Constato, horrorizado, a notícia do fechamento de mais uma fábrica de calçados, no Rio Grande do Sul. A marca e a empresa são conhecidas por sua fama de competência e custo baixo, mas estão derrotadas pelo câmbio irreal que lhes provoca prejuízos há 18 meses. Com a suspensão da fabricação, mais 800 empregos diretos foram ceifados. Ganho para os pauperistas, que comemorarão mais 800 Bolsas-Família, eficientemente doadas pelo governo federal da solidariedade na pobreza.
É pobreza, sim, mas de espírito, principalmente. O curioso é observar como, de novo, a corda se enrosca em volta do pescoço dos contribuintes de impostos. Claro: para pagar os R$ 150 bilhões de juros aos rentistas, mais outros tantos R$ 120 bilhões aos pauperizados, dependentes das bondades oficiais, o poder público precisa arrecadar essa montanha de dinheiro das empresas e famílias que sangram a carga tributária relativamente mais alta do mundo.
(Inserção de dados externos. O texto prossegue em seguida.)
$ cat config.mk
export PLATFORM = sky130hd
export DESIGN_NAME = apb_ucpd_tx_sched
export DESIGN_NICKNAME = d
export VERILOG_FILES = /design/src/rtl/apb_ucpd_tx_sched.sv
export SDC_FILE = /design/constraint.sdc
export NUM_CORES = 1
export LEC_CHECK = 0
export ABC_CLOCK_PERIOD_IN_PS = 4180
export CAP_MARGIN = 20
export CORE_MARGIN = 4
export CORE_UTILIZATION = 50
export CTS_CLUSTER_DIAMETER = 100
export CTS_CLUSTER_SIZE = 12
export DETAILED_ROUTE_END_ITERATION = 16
export PLACE_DENSITY = 0.81
export SLEW_MARGIN = 0
export SYNTH_ARGS = -nofsm -noshare
export SYNTH_HDL_FRONTEND = slang
export SYNTH_SLANG_ARGS = --single-unit
$ cat constraint.sdc
create_clock -name ic_clk -period 4.18 [get_ports ic_clk]
set_clock_uncertainty 0.05 [all_clocks]
set_input_delay 0.418 -clock ic_clk [delete_from_list [all_inputs] [get_ports ic_clk]]
set_output_delay 0.418 -clock ic_clk [all_outputs]
set_load 0.005 [all_outputs]
--- config.mk ---
export PLATFORM = sky130hd
export DESIGN_NAME = windowed_reg_file
export DESIGN_NICKNAME = d
export VERILOG_FILES = /design/src/rtl/windowed_reg_file.sv
export SDC_FILE = /design/constraint.sdc
export NUM_CORES = 1
export LEC_CHECK = 0
export CAP_MARGIN = 40
export CORE_MARGIN = 5
export CORE_UTILIZATION = 64
export DETAILED_ROUTE_END_ITERATION = 6
export DONT_BUFFER_PORTS = 1
export GPL_ROUTABILITY_DRIVEN = 0
export PLACE_DENSITY_LB_ADDON = 0.08
export REMOVE_ABC_BUFFERS = 1
export SLEW_MARGIN = 10
export SYNTH_ARGS = -nofsm -noshare
export SYNTH_HDL_FRONTEND = slang
export SYNTH_SLANG_ARGS = --single-unit
--- constraint.sdc ---
create_clock -name clk -period 3.5 [get_ports clk]
set_clock_uncertainty 0.2 [all_clocks]
set_input_delay 0.525 -clock clk [delete_from_list [all_inputs] [get_ports clk]]
set_output_delay 0.525 -clock clk [all_outputs]
set_load 0.02 [all_outputs]
`src/rtl/sprite_sequencer.sv`:
```
// sprite_sequencer: pixel strobes, storage shift control and post-clip resync.
// Define SPRITE_LOAD_EN to add the vblank-arbitrated host bitmap reload.
module sprite_sequencer #(
  parameter int WIDTH  = 12,
  parameter int HEIGHT = 12
) (
  input  logic       clk,
  input  logic       reset_n,
  input  logic [9:0] x_pos,
  input  logic [9:0] y_pos,
  input  logic       display_active,
  input  logic       vblank,
  input  logic [6:0] sprite_x,
  input  logic [6:0] sprite_y,
  output logic       new_line,
  output logic       sprite_access,
  output logic       sprite_visible,
  input  logic       display_shift,
  input  logic       storage_dout,
  output logic       storage_shift,
  output logic       storage_din,
  input  logic       load_start,
  input  logic       load_valid,
  input  logic       load_data,
  output logic       load_ready,
  output logic       load_done,
  output logic       load_error
);

  localparam int N  = WIDTH * HEIGHT;
  localparam int CW = $clog2(N);
  localparam logic [CW-1:0] LAST = CW'(N - 1);

  typedef enum logic [1:0] {
    IDLE   = 2'd0,
    RESYNC = 2'd1,
    ARMED  = 2'd2,
    LOAD   = 2'd3
  } state_t;

  state_t        state, state_nxt;
  logic [CW-1:0] cnt, cnt_nxt, idle_cnt;
  logic [6:0]    sx_l, sy_l;
  logic [7:0]    dx, dy;
  logic          vblank_q, rise;
  logic          shift, din, clr;

  function automatic logic [CW-1:0] inc(input logic [CW-1:0] c);
    return (c == LAST) ? '0 : c + 1'b1;
  endfunction

  assign rise = vblank & ~vblank_q;

  // Wrapping subtract: blocks left of / above the sprite read as huge.
  assign dx = {1'b0, x_pos[9:3]} - {1'b0, sx_l};
  assign dy = {1'b0, y_pos[9:3]} - {1'b0, sy_l};

  assign new_line       = (y_pos[2:0] == 3'd0);
  assign sprite_access  = (x_pos[2:0] == 3'd7) && display_active;
  assign sprite_visible = display_active &&
                          (dx < 8'(WIDTH)) && (dy < 8'(HEIGHT));

  assign idle_cnt      = display_shift ? inc(cnt) : cnt;
  assign storage_shift = shift & reset_n;
  assign storage_din   = din;
  assign cnt_nxt       = clr ? '0 : (shift ? inc(cnt) : cnt);

`ifdef SPRITE_LOAD_EN
  logic fall, done_nxt, err_nxt;
  assign fall = ~vblank & vblank_q;
`endif

  always_comb begin
    shift     = 1'b0;
    din       = storage_dout;
    clr       = 1'b0;
    state_nxt = state;
`ifdef SPRITE_LOAD_EN
    load_ready = 1'b0;
    done_nxt   = 1'b0;
    err_nxt    = 1'b0;
`endif
    unique case (state)
      IDLE: begin
        shift = display_shift;
`ifdef SPRITE_LOAD_EN
        if (load_start)
          state_nxt = ARMED;
        else
`endif
        if (rise && idle_cnt != '0)
          state_nxt = RESYNC;
      end
      RESYNC: begin
        shift = 1'b1;
        if (cnt == LAST)
          state_nxt = IDLE;
      end
`ifdef SPRITE_LOAD_EN
      ARMED: begin
        shift = display_shift;
        if (rise) begin
          state_nxt = LOAD;
          clr       = 1'b1;
        end
      end
      LOAD: begin
        load_ready = 1'b1;
        if (load_valid) begin
          shift = 1'b1;
          din   = load_data;
        end
        if (load_valid && cnt == LAST) begin
          done_nxt  = 1'b1;
          state_nxt = IDLE;
        end else if (fall) begin
          err_nxt   = 1'b1;
          state_nxt = IDLE;
          clr       = 1'b1;
        end
      end
`endif
      default: state_nxt = IDLE;
    endcase
  end

  always_ff @(posedge clk) begin
    if (!reset_n) begin
      state    <= IDLE;
      cnt      <= '0;
      sx_l     <= '0;
      sy_l     <= '0;
      vblank_q <= 1'b0;
    end else begin
      state    <= state_nxt;
      cnt      <= cnt_nxt;
      vblank_q <= vblank;
      if (rise) begin
        sx_l <= sprite_x;
        sy_l <= sprite_y;
      end
    end
  end

`ifdef SPRITE_LOAD_EN
  always_ff @(posedge clk) begin
    if (!reset_n) begin
      load_done  <= 1'b0;
      load_error <= 1'b0;
    end else begin
      load_done  <= done_nxt;
      load_error <= err_nxt;
    end
  end
`else
  logic unused_load;
  assign unused_load = ^{load_start, load_valid, load_data};
  assign load_ready  = 1'b0;
  assign load_done   = 1'b0;
  assign load_error  = 1'b0;
`endif

endmodule

```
Na última reunião semestral do Conselho de Planejamento Estratégico da Fecomercio, anteontem, especialistas e empresários convergiam na necessidade de furar o bloqueio político que impede uma rediscussão inteligente e corajosa da política econômica de "repouso permanente" praticada pelo BC, cuja caixa-preta é bem mais fechada do que a metodologia do PIB do IBGE. Pouco importa -esse foi o consenso no debate na Fecomercio- que o PIB do 3º trimestre tenha caído 1,2% ou 0,8%. O fato é que vem caindo, sucessivamente, a capacidade brasileira de crescer e de fazer o povo prosperar, como deveria, há dez anos.
Brasília é culpada. O poder federal, que gasta, há uma década, ao dobro da velocidade do ganho do setor privado, que o sustenta, não tem desculpa nem pode se esconder atrás do biombo do seu "superávit primário" para comemorar os enormes déficits fiscais que continua cometendo.
O debate se encerrou com a platéia, indignada, pedindo que as lideranças empresariais "enquadrassem" os políticos candidatos em 2006, não lhes dando boa vida.